Stored data:
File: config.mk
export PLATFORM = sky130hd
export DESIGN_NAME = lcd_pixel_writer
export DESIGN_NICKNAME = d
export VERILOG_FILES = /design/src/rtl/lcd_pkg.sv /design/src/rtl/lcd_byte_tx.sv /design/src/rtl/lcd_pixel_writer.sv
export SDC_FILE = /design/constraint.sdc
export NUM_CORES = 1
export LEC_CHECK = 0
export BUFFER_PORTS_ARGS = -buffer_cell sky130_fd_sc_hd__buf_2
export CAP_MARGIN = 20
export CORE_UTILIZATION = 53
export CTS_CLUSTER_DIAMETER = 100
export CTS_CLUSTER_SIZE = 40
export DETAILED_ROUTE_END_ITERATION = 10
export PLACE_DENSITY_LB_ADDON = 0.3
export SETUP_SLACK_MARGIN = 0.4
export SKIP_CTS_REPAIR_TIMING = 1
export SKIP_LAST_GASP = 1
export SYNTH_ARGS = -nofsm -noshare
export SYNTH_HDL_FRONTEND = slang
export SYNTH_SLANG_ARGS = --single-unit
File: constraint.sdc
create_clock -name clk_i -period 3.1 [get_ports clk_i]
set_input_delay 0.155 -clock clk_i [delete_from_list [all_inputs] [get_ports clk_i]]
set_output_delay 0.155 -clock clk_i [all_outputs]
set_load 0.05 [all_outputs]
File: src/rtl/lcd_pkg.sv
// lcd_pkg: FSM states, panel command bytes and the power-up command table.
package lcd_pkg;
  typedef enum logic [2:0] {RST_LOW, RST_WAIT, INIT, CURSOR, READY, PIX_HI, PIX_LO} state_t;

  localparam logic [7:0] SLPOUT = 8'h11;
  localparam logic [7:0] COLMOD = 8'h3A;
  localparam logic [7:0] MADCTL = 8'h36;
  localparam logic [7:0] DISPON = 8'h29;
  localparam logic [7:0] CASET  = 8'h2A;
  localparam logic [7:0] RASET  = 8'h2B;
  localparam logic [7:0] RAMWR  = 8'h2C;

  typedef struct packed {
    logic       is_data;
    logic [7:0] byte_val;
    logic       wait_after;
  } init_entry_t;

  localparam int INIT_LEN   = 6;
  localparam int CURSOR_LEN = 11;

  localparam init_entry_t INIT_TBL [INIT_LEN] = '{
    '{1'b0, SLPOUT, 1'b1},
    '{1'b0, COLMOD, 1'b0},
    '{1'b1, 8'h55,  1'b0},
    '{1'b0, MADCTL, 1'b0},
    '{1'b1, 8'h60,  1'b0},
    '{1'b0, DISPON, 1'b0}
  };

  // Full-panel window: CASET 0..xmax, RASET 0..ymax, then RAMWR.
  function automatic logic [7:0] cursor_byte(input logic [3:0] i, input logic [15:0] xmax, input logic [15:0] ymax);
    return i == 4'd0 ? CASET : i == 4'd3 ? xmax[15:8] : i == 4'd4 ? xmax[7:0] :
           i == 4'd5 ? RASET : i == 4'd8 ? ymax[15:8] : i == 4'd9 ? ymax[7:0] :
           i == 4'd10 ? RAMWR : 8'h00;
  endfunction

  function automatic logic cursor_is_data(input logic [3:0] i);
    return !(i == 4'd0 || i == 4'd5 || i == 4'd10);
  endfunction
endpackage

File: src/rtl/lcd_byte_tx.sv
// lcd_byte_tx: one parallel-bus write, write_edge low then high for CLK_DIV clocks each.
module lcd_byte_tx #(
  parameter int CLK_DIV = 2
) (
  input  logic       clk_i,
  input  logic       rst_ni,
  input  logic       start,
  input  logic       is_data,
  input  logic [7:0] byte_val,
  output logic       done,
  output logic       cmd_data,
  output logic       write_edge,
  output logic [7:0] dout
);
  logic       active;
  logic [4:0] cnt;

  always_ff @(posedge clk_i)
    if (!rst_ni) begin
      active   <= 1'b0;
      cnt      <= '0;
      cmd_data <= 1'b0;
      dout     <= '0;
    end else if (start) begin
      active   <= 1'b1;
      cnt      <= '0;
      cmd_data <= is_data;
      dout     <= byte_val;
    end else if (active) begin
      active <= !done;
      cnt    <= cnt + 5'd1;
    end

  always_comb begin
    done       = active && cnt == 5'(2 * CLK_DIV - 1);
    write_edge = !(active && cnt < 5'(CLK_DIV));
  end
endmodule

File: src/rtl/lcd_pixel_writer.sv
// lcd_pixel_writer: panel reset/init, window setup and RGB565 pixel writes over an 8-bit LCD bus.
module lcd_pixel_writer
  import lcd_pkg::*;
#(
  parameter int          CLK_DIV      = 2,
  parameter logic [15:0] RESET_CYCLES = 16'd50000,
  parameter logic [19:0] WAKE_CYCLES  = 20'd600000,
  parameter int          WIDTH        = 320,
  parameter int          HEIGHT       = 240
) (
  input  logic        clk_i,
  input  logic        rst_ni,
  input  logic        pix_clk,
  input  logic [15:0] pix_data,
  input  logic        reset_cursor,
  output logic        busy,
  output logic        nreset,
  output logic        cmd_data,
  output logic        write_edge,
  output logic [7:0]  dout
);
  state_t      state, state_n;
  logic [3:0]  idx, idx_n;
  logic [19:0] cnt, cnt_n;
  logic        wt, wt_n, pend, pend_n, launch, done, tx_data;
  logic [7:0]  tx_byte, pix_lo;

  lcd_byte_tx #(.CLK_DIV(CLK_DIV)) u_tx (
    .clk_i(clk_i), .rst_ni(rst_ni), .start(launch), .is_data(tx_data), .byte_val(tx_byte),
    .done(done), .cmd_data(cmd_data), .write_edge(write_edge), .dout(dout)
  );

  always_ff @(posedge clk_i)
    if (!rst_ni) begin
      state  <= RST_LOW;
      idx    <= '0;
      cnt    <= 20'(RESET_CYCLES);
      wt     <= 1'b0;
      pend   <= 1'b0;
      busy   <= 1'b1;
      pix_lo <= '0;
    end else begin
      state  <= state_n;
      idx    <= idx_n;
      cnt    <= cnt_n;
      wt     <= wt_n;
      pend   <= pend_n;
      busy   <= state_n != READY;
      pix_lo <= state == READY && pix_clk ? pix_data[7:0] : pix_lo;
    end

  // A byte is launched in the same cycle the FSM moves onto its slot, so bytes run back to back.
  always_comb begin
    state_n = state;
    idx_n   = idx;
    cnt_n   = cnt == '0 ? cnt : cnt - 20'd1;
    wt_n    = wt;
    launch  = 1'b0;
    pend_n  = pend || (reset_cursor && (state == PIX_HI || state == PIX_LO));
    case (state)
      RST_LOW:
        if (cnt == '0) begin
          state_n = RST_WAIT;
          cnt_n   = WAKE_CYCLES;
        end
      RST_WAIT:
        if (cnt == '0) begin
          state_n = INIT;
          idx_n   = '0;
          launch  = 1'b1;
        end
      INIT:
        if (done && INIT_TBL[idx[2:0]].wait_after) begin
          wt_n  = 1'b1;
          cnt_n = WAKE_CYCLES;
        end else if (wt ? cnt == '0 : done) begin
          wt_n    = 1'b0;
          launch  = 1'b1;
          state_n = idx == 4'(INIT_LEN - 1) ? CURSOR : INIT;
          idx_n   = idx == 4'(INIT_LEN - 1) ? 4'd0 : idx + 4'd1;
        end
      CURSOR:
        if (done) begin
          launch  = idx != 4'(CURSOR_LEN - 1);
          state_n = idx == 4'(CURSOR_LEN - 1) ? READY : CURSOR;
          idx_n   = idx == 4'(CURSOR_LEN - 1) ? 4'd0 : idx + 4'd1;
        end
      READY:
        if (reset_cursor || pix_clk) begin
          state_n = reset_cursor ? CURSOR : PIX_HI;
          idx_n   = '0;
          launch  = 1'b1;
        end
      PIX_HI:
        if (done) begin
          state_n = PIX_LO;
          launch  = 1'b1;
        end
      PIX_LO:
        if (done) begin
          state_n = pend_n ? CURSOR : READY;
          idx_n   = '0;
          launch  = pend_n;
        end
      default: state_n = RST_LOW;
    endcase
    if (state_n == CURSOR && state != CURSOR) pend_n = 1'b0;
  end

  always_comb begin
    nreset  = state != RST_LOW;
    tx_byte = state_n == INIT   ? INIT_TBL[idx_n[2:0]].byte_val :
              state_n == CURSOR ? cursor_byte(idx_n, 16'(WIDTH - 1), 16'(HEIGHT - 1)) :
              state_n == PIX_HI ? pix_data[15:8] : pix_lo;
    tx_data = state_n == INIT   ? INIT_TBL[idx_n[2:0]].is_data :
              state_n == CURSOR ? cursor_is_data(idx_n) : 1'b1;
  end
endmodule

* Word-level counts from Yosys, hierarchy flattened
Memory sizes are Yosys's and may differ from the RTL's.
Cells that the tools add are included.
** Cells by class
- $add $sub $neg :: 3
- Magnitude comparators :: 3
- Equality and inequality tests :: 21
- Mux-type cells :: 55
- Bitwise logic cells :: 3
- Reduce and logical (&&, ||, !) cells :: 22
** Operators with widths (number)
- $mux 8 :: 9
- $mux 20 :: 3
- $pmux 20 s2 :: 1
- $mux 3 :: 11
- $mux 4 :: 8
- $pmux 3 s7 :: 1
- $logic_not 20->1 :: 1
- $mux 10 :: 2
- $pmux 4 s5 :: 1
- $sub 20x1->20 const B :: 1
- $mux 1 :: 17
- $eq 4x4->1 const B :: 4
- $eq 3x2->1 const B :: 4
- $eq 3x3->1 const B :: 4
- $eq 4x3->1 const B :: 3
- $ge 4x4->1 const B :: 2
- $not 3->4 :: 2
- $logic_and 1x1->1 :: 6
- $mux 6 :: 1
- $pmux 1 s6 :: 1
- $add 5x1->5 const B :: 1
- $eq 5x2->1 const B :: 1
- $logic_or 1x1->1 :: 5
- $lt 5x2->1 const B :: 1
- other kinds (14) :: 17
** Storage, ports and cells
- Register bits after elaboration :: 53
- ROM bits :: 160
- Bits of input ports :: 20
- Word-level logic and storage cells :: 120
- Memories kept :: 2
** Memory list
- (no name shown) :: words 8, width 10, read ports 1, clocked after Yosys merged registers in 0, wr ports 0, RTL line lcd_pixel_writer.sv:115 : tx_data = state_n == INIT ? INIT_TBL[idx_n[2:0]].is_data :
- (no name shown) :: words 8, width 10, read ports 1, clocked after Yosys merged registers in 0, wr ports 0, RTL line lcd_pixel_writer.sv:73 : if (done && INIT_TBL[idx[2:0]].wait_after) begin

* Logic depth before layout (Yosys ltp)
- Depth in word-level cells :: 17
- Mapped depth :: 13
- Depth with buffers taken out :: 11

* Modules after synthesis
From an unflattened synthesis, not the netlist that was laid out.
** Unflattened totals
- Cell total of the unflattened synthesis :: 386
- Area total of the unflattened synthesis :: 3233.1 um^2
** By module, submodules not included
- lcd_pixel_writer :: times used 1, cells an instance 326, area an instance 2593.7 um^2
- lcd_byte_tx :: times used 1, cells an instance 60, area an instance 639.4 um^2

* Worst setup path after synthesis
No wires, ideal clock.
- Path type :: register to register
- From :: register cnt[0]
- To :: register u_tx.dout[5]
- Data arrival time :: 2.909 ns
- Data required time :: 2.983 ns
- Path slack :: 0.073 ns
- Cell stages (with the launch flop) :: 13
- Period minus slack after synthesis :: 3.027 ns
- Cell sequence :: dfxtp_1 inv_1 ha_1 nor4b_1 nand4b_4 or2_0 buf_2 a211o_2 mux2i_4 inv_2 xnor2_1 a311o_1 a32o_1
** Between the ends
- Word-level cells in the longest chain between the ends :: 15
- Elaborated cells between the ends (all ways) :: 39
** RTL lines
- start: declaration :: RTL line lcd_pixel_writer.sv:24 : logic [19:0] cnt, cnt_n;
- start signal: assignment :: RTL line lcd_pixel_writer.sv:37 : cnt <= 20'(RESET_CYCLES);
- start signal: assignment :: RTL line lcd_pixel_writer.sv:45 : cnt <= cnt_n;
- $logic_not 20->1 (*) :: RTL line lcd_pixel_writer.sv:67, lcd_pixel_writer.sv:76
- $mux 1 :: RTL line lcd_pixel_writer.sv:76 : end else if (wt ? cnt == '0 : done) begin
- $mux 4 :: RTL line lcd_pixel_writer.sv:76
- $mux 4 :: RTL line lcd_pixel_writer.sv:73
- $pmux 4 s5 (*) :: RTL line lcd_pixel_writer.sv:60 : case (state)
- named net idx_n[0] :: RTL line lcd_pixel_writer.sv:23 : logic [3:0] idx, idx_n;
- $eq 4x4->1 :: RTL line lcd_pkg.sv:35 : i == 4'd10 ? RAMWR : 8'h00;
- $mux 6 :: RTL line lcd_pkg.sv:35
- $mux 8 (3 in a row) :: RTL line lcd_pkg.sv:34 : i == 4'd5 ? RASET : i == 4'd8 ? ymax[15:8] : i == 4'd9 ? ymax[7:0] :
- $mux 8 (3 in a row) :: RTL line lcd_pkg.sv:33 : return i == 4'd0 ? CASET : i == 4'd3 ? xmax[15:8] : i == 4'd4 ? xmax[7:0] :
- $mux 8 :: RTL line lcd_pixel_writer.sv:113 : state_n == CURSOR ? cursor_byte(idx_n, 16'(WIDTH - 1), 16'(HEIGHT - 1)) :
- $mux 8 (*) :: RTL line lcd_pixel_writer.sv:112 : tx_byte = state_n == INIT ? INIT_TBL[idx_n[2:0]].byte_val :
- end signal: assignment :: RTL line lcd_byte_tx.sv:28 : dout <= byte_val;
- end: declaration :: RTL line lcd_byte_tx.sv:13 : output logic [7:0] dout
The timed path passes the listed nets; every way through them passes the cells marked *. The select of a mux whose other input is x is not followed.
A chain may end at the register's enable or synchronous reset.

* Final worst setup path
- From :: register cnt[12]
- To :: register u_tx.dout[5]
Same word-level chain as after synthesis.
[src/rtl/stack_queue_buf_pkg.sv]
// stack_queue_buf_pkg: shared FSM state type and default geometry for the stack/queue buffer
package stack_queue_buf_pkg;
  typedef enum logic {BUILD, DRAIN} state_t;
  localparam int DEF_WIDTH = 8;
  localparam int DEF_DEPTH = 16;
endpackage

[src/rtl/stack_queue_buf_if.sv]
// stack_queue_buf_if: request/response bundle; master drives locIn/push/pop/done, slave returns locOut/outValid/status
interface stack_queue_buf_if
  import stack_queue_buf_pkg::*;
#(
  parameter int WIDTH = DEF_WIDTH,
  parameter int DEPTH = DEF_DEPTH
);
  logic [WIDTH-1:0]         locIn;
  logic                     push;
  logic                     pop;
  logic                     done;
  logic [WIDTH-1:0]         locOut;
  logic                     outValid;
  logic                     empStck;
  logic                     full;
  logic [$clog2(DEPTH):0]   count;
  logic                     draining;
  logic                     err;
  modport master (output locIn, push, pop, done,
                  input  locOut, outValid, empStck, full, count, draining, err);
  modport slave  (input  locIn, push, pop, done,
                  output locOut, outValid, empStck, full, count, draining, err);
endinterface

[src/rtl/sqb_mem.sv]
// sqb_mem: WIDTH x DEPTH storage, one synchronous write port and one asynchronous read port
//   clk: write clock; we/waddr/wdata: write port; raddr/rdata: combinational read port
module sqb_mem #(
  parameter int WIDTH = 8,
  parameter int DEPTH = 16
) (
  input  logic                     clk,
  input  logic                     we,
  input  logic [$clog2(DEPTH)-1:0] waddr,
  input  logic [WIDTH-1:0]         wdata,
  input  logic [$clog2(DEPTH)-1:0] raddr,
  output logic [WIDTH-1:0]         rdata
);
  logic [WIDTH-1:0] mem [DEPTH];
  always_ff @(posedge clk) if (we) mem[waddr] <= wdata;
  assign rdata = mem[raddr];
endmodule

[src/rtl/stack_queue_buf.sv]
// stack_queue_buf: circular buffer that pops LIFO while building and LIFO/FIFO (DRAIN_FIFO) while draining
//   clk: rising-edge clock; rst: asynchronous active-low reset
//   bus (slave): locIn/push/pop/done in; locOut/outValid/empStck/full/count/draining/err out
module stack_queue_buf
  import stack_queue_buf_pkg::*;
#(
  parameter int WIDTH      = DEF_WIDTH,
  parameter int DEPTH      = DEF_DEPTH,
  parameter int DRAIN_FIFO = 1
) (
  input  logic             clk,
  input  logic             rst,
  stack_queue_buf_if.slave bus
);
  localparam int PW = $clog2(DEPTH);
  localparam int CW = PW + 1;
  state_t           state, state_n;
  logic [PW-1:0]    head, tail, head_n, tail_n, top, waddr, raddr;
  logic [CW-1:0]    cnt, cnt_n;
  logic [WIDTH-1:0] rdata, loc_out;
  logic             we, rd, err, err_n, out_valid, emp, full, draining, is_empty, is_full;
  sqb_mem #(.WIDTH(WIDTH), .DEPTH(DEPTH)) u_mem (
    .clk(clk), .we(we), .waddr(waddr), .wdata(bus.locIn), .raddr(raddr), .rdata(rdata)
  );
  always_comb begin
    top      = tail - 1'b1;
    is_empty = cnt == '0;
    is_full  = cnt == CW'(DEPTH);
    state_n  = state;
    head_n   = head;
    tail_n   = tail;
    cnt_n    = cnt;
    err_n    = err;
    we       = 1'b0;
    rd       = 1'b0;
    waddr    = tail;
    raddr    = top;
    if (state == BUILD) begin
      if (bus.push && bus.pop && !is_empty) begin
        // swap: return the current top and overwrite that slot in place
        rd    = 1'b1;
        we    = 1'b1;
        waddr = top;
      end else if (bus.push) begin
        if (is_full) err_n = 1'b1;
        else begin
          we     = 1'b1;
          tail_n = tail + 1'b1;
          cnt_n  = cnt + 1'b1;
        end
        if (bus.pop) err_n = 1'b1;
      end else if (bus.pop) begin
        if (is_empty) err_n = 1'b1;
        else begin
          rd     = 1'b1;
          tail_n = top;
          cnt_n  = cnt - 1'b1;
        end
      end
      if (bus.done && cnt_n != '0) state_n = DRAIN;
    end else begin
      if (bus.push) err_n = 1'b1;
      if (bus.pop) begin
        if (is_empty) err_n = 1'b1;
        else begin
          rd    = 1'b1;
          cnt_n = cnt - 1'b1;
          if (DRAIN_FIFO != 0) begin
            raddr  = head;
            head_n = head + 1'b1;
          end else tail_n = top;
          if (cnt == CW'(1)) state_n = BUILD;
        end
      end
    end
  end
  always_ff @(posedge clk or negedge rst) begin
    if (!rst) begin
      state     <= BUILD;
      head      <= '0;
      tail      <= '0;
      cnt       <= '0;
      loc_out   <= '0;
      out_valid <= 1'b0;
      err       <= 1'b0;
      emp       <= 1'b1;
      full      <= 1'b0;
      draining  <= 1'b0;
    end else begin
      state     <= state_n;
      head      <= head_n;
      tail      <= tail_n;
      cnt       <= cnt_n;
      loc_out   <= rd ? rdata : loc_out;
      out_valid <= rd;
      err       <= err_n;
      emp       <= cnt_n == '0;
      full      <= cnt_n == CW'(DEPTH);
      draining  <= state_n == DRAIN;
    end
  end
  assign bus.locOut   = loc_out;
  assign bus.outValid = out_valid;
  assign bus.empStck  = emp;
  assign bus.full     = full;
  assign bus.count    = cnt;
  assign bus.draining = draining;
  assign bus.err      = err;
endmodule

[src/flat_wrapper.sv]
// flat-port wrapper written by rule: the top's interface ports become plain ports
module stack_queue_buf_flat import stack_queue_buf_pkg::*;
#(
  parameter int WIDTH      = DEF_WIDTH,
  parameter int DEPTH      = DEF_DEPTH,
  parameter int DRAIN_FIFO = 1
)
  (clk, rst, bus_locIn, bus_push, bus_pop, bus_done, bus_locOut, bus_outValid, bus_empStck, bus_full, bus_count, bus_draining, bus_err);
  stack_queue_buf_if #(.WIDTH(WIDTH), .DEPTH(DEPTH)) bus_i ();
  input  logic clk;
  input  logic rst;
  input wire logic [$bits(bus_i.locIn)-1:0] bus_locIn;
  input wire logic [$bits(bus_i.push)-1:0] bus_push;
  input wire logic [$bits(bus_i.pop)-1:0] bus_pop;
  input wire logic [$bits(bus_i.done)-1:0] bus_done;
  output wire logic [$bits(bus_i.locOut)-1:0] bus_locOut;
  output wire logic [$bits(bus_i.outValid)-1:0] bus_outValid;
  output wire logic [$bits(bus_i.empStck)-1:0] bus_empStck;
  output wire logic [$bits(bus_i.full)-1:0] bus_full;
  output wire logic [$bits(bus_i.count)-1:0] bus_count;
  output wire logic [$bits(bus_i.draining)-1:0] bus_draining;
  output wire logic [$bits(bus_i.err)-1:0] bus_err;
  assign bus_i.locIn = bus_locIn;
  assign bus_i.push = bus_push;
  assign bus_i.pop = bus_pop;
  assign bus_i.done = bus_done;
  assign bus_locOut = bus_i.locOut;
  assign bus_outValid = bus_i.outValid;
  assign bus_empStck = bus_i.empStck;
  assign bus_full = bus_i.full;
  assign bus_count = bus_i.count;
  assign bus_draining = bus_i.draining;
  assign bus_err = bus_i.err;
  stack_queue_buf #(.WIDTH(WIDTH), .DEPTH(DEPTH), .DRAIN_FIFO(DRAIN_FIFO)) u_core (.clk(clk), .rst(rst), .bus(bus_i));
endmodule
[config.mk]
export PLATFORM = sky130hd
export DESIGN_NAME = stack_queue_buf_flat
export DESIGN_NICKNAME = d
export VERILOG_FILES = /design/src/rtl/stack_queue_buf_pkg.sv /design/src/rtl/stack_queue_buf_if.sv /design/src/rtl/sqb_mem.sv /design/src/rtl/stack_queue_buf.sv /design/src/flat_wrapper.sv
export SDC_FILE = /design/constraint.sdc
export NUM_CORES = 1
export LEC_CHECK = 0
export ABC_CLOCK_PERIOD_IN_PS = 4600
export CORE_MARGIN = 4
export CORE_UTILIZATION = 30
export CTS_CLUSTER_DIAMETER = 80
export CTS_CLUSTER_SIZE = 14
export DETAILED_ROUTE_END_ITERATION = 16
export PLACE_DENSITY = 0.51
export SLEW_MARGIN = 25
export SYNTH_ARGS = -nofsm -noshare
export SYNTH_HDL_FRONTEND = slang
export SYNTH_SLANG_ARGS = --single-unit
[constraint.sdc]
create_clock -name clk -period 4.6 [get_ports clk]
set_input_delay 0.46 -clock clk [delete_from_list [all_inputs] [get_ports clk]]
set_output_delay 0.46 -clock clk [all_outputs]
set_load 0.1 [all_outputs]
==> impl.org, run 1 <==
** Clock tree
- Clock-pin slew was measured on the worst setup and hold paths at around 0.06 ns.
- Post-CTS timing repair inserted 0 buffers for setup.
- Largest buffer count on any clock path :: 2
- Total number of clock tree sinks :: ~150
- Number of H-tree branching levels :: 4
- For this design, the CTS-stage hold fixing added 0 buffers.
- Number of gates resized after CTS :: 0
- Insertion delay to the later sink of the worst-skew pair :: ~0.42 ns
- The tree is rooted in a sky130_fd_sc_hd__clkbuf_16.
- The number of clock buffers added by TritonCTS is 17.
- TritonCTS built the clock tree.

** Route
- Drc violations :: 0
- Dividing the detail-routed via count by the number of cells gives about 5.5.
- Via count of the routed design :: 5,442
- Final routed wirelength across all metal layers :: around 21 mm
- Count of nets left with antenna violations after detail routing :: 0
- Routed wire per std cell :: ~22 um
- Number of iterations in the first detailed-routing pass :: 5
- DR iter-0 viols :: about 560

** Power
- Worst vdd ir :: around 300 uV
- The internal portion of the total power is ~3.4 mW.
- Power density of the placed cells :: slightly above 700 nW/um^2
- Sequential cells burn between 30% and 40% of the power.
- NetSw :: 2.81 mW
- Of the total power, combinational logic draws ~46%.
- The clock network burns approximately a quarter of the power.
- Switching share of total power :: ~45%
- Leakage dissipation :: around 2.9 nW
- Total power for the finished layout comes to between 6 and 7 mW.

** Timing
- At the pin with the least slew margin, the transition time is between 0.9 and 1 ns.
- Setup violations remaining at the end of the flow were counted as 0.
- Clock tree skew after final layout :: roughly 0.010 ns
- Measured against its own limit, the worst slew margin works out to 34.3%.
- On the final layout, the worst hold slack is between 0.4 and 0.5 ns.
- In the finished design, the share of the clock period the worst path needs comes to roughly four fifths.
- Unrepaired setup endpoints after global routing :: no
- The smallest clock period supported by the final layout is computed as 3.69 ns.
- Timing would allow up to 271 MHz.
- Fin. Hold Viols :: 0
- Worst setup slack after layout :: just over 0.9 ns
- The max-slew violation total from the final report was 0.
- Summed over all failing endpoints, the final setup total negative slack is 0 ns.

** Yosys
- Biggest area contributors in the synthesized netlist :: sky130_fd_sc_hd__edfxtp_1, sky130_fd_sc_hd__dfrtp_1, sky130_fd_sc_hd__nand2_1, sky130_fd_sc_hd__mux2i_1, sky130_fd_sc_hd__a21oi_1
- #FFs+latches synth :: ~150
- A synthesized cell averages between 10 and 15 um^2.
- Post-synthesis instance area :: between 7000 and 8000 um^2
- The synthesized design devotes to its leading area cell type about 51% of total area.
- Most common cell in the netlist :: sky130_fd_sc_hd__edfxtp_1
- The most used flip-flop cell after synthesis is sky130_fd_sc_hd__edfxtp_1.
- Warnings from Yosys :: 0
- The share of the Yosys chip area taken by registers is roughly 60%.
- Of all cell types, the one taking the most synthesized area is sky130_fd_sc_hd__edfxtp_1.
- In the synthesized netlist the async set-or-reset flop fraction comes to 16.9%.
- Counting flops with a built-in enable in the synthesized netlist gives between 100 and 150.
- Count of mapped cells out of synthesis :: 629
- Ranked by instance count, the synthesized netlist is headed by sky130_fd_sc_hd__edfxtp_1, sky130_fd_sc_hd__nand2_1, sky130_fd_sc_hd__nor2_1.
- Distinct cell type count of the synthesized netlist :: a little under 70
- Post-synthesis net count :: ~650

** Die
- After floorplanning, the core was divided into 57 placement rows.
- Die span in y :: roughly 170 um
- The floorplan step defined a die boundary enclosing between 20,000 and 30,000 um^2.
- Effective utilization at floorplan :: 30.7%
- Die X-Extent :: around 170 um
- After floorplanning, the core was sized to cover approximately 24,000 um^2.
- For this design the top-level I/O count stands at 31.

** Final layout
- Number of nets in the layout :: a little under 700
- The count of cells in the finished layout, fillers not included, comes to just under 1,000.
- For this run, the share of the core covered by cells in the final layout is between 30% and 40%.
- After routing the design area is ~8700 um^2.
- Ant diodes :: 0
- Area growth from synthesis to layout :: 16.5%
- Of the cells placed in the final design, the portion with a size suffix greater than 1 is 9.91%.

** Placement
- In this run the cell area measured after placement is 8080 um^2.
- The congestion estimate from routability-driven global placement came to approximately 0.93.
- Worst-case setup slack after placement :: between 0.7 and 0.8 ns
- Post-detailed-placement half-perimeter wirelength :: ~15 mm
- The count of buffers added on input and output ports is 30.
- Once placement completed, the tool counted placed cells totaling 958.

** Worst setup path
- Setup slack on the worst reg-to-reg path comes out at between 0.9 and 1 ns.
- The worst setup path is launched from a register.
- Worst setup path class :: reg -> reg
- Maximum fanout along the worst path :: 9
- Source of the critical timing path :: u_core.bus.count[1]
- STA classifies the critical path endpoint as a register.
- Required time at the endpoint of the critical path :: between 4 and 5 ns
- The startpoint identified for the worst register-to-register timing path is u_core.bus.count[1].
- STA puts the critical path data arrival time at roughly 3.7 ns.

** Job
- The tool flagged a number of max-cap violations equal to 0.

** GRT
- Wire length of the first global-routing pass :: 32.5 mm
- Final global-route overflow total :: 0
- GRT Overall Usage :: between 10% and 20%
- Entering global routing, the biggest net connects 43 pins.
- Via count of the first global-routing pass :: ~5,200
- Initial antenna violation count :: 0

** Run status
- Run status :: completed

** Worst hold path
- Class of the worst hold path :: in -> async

TASK REQUIREMENTS:
Proceeding from the line containing "- Leakage dissipation :: around 2.9 nW" through the line containing "- Distinct cell", transcribe the lines above exactly, both end lines included.

ANSWER TO THE PROBLEM:
- Leakage dissipation :: around 2.9 nW
- Total power for the finished layout comes to between 6 and 7 mW.

** Timing
- At the pin with the least slew margin, the transition time is between 0.9 and 1 ns.
- Setup violations remaining at the end of the flow were counted as 0.
- Clock tree skew after final layout :: roughly 0.010 ns
- Measured against its own limit, the worst slew margin works out to 34.3%.
- On the final layout, the worst hold slack is between 0.4 and 0.5 ns.
- In the finished design, the share of the clock period the worst path needs comes to roughly four fifths.
- Unrepaired setup endpoints after global routing :: no
- The smallest clock period supported by the final layout is computed as 3.69 ns.
- Timing would allow up to 271 MHz.
- Fin. Hold Viols :: 0
- Worst setup slack after layout :: just over 0.9 ns
- The max-slew violation total from the final report was 0.
- Summed over all failing endpoints, the final setup total negative slack is 0 ns.

** Yosys
- Biggest area contributors in the synthesized netlist :: sky130_fd_sc_hd__edfxtp_1, sky130_fd_sc_hd__dfrtp_1, sky130_fd_sc_hd__nand2_1, sky130_fd_sc_hd__mux2i_1, sky130_fd_sc_hd__a21oi_1
- #FFs+latches synth :: ~150
- A synthesized cell averages between 10 and 15 um^2.
- Post-synthesis instance area :: between 7000 and 8000 um^2
- The synthesized design devotes to its leading area cell type about 51% of total area.
- Most common cell in the netlist :: sky130_fd_sc_hd__edfxtp_1
- The most used flip-flop cell after synthesis is sky130_fd_sc_hd__edfxtp_1.
- Warnings from Yosys :: 0
- The share of the Yosys chip area taken by registers is roughly 60%.
- Of all cell types, the one taking the most synthesized area is sky130_fd_sc_hd__edfxtp_1.
- In the synthesized netlist the async set-or-reset flop fraction comes to 16.9%.
- Counting flops with a built-in enable in the synthesized netlist gives between 100 and 150.
- Count of mapped cells out of synthesis :: 629
- Ranked by instance count, the synthesized netlist is headed by sky130_fd_sc_hd__edfxtp_1, sky130_fd_sc_hd__nand2_1, sky130_fd_sc_hd__nor2_1.
- Distinct cell type count of the synthesized netlist :: a little under 70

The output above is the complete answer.